A high-frequency single nucleotide polymorphism in the MtrB sensor kinase in clinical strains of Mycobacterium tuberculosis alters its biochemical and physiological properties
Fig 3
Effect of the mutation on the phosphatase activity of the SK on RR~P and its DNA binding ability.
A. Dephosphorylation analysis of MtrA~P through wild type or mutant MrB. MtrA~P was generated as described in the Methods section and incubated with the wild type or mutant MtrB for the indicated time points. M, marker. B. Quantitative measurement of the amount of MtrA~P remaining at the indicated time points is shown in Fig 3A. The signal recorded with MtrA~P in the absence of SK was taken as 100, and the other time points were normalized to it to calculate the percentage of phosphorylated RR (n = 3).

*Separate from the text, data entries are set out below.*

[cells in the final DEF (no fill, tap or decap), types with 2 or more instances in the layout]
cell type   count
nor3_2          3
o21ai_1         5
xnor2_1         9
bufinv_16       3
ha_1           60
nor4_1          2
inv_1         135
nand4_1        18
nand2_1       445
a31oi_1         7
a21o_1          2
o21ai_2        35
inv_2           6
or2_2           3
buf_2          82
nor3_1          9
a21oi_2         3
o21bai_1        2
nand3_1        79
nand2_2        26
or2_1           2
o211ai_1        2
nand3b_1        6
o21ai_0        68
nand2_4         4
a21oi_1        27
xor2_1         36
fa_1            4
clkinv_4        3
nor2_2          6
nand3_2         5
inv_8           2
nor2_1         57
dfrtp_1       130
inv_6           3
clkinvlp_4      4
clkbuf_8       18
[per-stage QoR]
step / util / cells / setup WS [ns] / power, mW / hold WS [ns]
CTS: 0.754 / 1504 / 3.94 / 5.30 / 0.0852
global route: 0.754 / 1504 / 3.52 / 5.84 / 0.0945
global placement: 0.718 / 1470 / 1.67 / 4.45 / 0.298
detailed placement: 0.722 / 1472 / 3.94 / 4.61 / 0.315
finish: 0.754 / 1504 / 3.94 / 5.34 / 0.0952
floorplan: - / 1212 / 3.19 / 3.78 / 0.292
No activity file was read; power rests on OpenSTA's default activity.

C. Titration of MtrA RR protein concentration to determine the minimal concentration of unphosphorylated MtrA which can bind to the oriC. Labeled DNA were incubated with increasing concentration of MtrA protein (as indicated) and tested for mobility shift of the probe by EMSA. The RR KdpE was used as a negative control to evaluate nonspecific binding (lane 2). D. A comparative analysis of MtrA binding to oriC DNA as a function of phosphorylation through wild-type or mutant MtrB’ SK proteins used at different concentrations. For all experiments, n = 3 biological replicates and a representative image is shown.